2. Description of Background Art
Often, a robot is commanded to follow a given trajectory in order to accomplish a particular task. Individual joint position commands are calculated by applying inverse kinematics for an end-effector's position level control in Cartesian space. Motion can also be accomplished by directly commanding individual joint positions. A typical position controller by Proportional-Integral-Derivative (PID) control is implemented for each joint level controller and the joint position command is achieved by high gain control. This is a popular control system used with industrial robots. It is used because accuracy and quick responses are required to accomplish desired tasks and these were achieved by traditional position control.
Many humanoid robots are also controlled by position control. Traditional position controllers have been successfully applied for humanoid robot control, particularly for balancing and walking control. This is because accuracy and fast responses for Zero Moment Point (ZMP) control and manipulation are of a high priority for humanoid robots. Human-like whole-body motions and simple manipulation tasks are also often realized by using traditional position control.
More advanced robots are desired to work not only in industry but also in the everyday environment of people. These robots can be used to assist people and to communicate with people in their homes, offices, public spaces, hospitals, disaster areas etc. One of the critical problems for controlling a robot in people's daily environments is (i) contact between the robot and the external environment and (ii) contact with people. In case of the contact with the environment, unpredictable contact will happen because the work space of the robot is very narrow and complicated. In case of the contact with people, human motion itself is unpredictable. However, many advanced robots are not designed for contact. They are designed for the presumption that the external environment is fixed or that contact points are limited (e.g., both hands and feet). As a result, development of compliant motion for safe contact with the environment and with people is an important issue for advanced robot control.

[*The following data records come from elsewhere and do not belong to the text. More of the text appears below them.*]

From an optimization exercise on the open Yosys and OpenROAD flow, aimed at small area; shortcuts taken in it are not production practice.
RTL that was checked went through simulation tests only; none was proved equivalent to the original.
For runs 1 and 2, only the layout was checked, not whether the RTL still works.
No activity file was given, so power comes from the tool's default toggle rates.

## design.v

```verilog
module sps_serial_reader (
    input  wire        clk,
    input  wire        rst,
    input  wire        start,
    input  wire        init,
    output wire        busy,
    output reg         done,
    input  wire [7:0]  rx_count,    
    input  wire [7:0]  rx_head,     
    output wire        rx_pop,      
    output wire        rx_discard,  
    output reg  [3:0]  last_result,
    output reg         rec_valid,
    output wire [2:0]  health,
    output reg  [31:0] bad_cnt,
    output reg  [31:0] good_cnt,
    input  wire [3:0]  rec_sel,
    output wire [31:0] rec_data
);
    reg         pop_st;      
    reg         fin_st;      
    reg  [2:0]  code;        
    reg  [5:0]  cnt;         
    reg         esc;         
    reg         sbad;        
    reg  [7:0]  sum;         
    reg  [4:0]  ph;          
    reg         cur;         
    reg         healthy, degraded;
    reg  [31:0] ring [0:19];
    integer j;
    wire have      = |rx_count;
    wire head_7e   = (rx_head == 8'h7E);
    wire head_7d   = (rx_head == 8'h7D);
    wire esc_ok    = (rx_head == 8'h5E) || (rx_head == 8'h5D) ||
                     (rx_head == 8'h31) || (rx_head == 8'h33);
    wire in_hdr    = (cnt[5:3] == 3'b111) && (cnt[2:0] >= 3'd3);
    wire in_pay    = (cnt < 6'd40);
    wire is_chk    = (cnt == 6'd40);
    wire is_end    = (cnt == 6'd41);
    wire is_h3     = (cnt == 6'd62);
    wire is_h4     = (cnt == 6'd63);
    wire [4:0] tgt_raw = (cur ? 5'd0 : 5'd10) + {1'b0, cnt[5:2]} + {2'b0, cnt[1:0], 1'b0};
    wire [4:0] tgt     = (tgt_raw >= 5'd20) ? tgt_raw - 5'd20 : tgt_raw;
    wire aligned   = (ph == tgt);
    wire [7:0] val = {rx_head[7:6], rx_head[5] ^ esc, rx_head[4:0]};
    wire busy_i    = pop_st | fin_st;
    wire accept    = !busy_i && start;
    wire acc_go    = accept && have && head_7e && (rx_count >= 8'd47);
    wire do_init   = !busy_i && !start && init;
    wire pop_have  = pop_st && have;
    wire sum_ok    = (sum == 8'h7D);
    wire succ      = pop_have && is_end && head_7e && sum_ok;
    wire fail_ev   = pop_have && ((in_pay && esc && aligned && !esc_ok) ||
                                  (is_h4 && sbad) ||
                                  (is_end && !(head_7e && sum_ok)));
    wire leave     = pop_have && is_end;
    wire adv       = pop_have && (!in_pay || (aligned && (esc || !head_7d)));
    wire ins       = pop_have && in_pay && aligned && (esc ? esc_ok : !head_7d);
    wire add       = pop_have && (in_hdr || is_chk || ins);
    assign busy       = busy_i;
    assign rx_pop     = pop_have && (!in_pay || aligned || (!esc && head_7d));
    assign rx_discard = fin_st && (!code[0] || code[2]);
    assign health     = {degraded, healthy, healthy};
    always @(posedge clk) begin
        for (j = 0; j < 19; j = j + 1)
            ring[j] <= ring[j+1];
        ring[19] <= ring[0];
        if (ins)
            case (cnt[1:0])
                2'd0: ring[19][31:24] <= val;
                2'd1: ring[17][23:16] <= val;
                2'd2: ring[15][15:8]  <= val;
                2'd3: ring[13][7:0]   <= val;
            endcase
        ph <= (rst || ph == 5'd19) ? 5'd0 : ph + 5'd1;
    end
    wire [5:0] pdiff = (cur ? 6'd10 : 6'd0) + {2'b0, rec_sel} - {1'b0, ph};
    wire [4:0] pos   = pdiff[5] ? pdiff[4:0] + 5'd20 :
                       (pdiff[4:0] >= 5'd20) ? pdiff[4:0] - 5'd20 : pdiff[4:0];
    wire [19:0] rsel;
    genvar q, b;
    generate for (q = 0; q < 20; q = q + 1) begin : g_sel
        assign rsel[q] = (pos == q);
    end endgenerate
    generate for (b = 0; b < 32; b = b + 1) begin : g_rd
        wire [19:0] d;
        wire [6:0]  t;
        for (q = 0; q < 20; q = q + 1) begin : g_d
            assign d[q] = ring[q][b];
        end
        for (q = 0; q < 6; q = q + 1) begin : g_aoi
            srd_aoi222 u_aoi (
                .a1(d[3*q]),   .a2(rsel[3*q]),
                .b1(d[3*q+1]), .b2(rsel[3*q+1]),
                .c1(d[3*q+2]), .c2(rsel[3*q+2]),
                .y(t[q]));
        end
        srd_aoi22 u_aoi6 (
            .a1(d[18]), .a2(rsel[18]),
            .b1(d[19]), .b2(rsel[19]),
            .y(t[6]));
        srd_nand7 u_or (.a(t), .y(rec_data[b]));
    end endgenerate
    always @(posedge clk) begin
        if (add)
            sum <= ((cnt == 6'd59) ? 8'd0 : sum) + val;
        if (pop_st && is_h3)
            sbad <= (rx_head != 8'h00);
        if (accept) begin
            cnt <= 6'd59;
            esc <= 1'b0;
        end else begin
            if (adv)
                cnt <= cnt + 6'd1;
            if (pop_have && in_pay)
                esc <= esc ? !aligned : head_7d;
        end
        if (!fin_st)
            code <= pop_st ? {1'b1, !is_h4 && !(is_end && head_7e), is_end && head_7e}
                           : {1'b0, have, !have || head_7e};
    end
    wire bad_clr  = rst || do_init || succ;
    wire good_set = rst || do_init;
    wire bad_all  = &bad_cnt;
    wire good_all = &good_cnt;
    wire [32:0] bc, gc;
    assign bc[0] = fin_st && !bad_all;
    assign gc[0] = succ && !good_all;
    genvar i;
    generate for (i = 0; i < 32; i = i + 1) begin : g_cnt
        assign bc[i+1] = bc[i] & bad_cnt[i];
        assign gc[i+1] = gc[i] & good_cnt[i];
        always @(posedge clk) begin
            bad_cnt[i] <= !bad_clr & (bad_cnt[i] ^ bc[i]);
            if (i == 0)
                good_cnt[i] <= good_set | (good_cnt[i] ^ gc[i]);
            else
                good_cnt[i] <= !good_set & (good_cnt[i] ^ gc[i]);
        end
    end endgenerate
    always @(posedge clk) begin
        if (rst) begin
            pop_st      <= 1'b0;
            fin_st      <= 1'b0;
            done        <= 1'b0;
            cur         <= 1'b0;
            last_result <= 4'hF;
            rec_valid   <= 1'b0;
            healthy     <= 1'b0;
            degraded    <= 1'b0;
        end else begin
            pop_st <= acc_go || (pop_st && !leave && !fail_ev);
            fin_st <= (accept && !acc_go) || fail_ev;
            done   <= fin_st || succ;
            if (succ) begin
                last_result <= 4'h0;
                rec_valid   <= 1'b1;
                healthy     <= 1'b1;
                degraded    <= 1'b0;
                cur         <= ~cur;
            end else if (fin_st) begin
                last_result <= {1'b0, code};
                if (bad_cnt[31:2] != 30'd0) begin
                    healthy  <= 1'b0;
                    degraded <= 1'b1;
                end
            end else if (do_init) begin
                healthy  <= 1'b0;
                degraded <= 1'b0;
            end
        end
    end
endmodule
module srd_aoi222 (
    input  wire a1, a2, b1, b2, c1, c2,
    output wire y
);
    assign y = ~((a1 & a2) | (b1 & b2) | (c1 & c2));
endmodule
module srd_aoi22 (
    input  wire a1, a2, b1, b2,
    output wire y
);
    assign y = ~((a1 & a2) | (b1 & b2));
endmodule
module srd_nand7 (
    input  wire [6:0] a,
    output wire       y
);
    assign y = ~(&a);
endmodule
```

Whole-body contact and control are often used for many small robots. Because a small robot has a lower weight, the contact force between the robot and the external environment is negligible. Also, in many cases, small robots are controlled by position command which is generated by kinematics without accounting for any contact force. As for human-sized robots, whole-body motion has been used with some robots. These robots can stand up from a prone position or crawl in a narrow space. However, the motion is pre-designed and the robot is just following the motion commanded by position control. Compliant control is applied to motion in contact; however, the motion while in contact with the environment is limited to a fixed or stable environment. To realize more advanced whole-body motion in contact with the environment or with a human, the robot's posture should be compliant with external forces so that the robot can accomplish its multiple tasks smoothly by sensing the environment through physical contact as a human would.
One solution for this problem is use torque control for robots. Often, to realize torque control, the control system hardware is designed for torque control. The motor is controlled by a torque control unit by which measured torque feedback data is compensated and a desired torque command input is achieved. However, a torque controlled system uses significantly different hardware from a position controlled system, which is commonly found in robots. As a result, it can be difficult to use torque control with a position controlled system. What is needed is a method for realizing compliant open-loop torque control on a traditional position-controlled system with position-control hardware.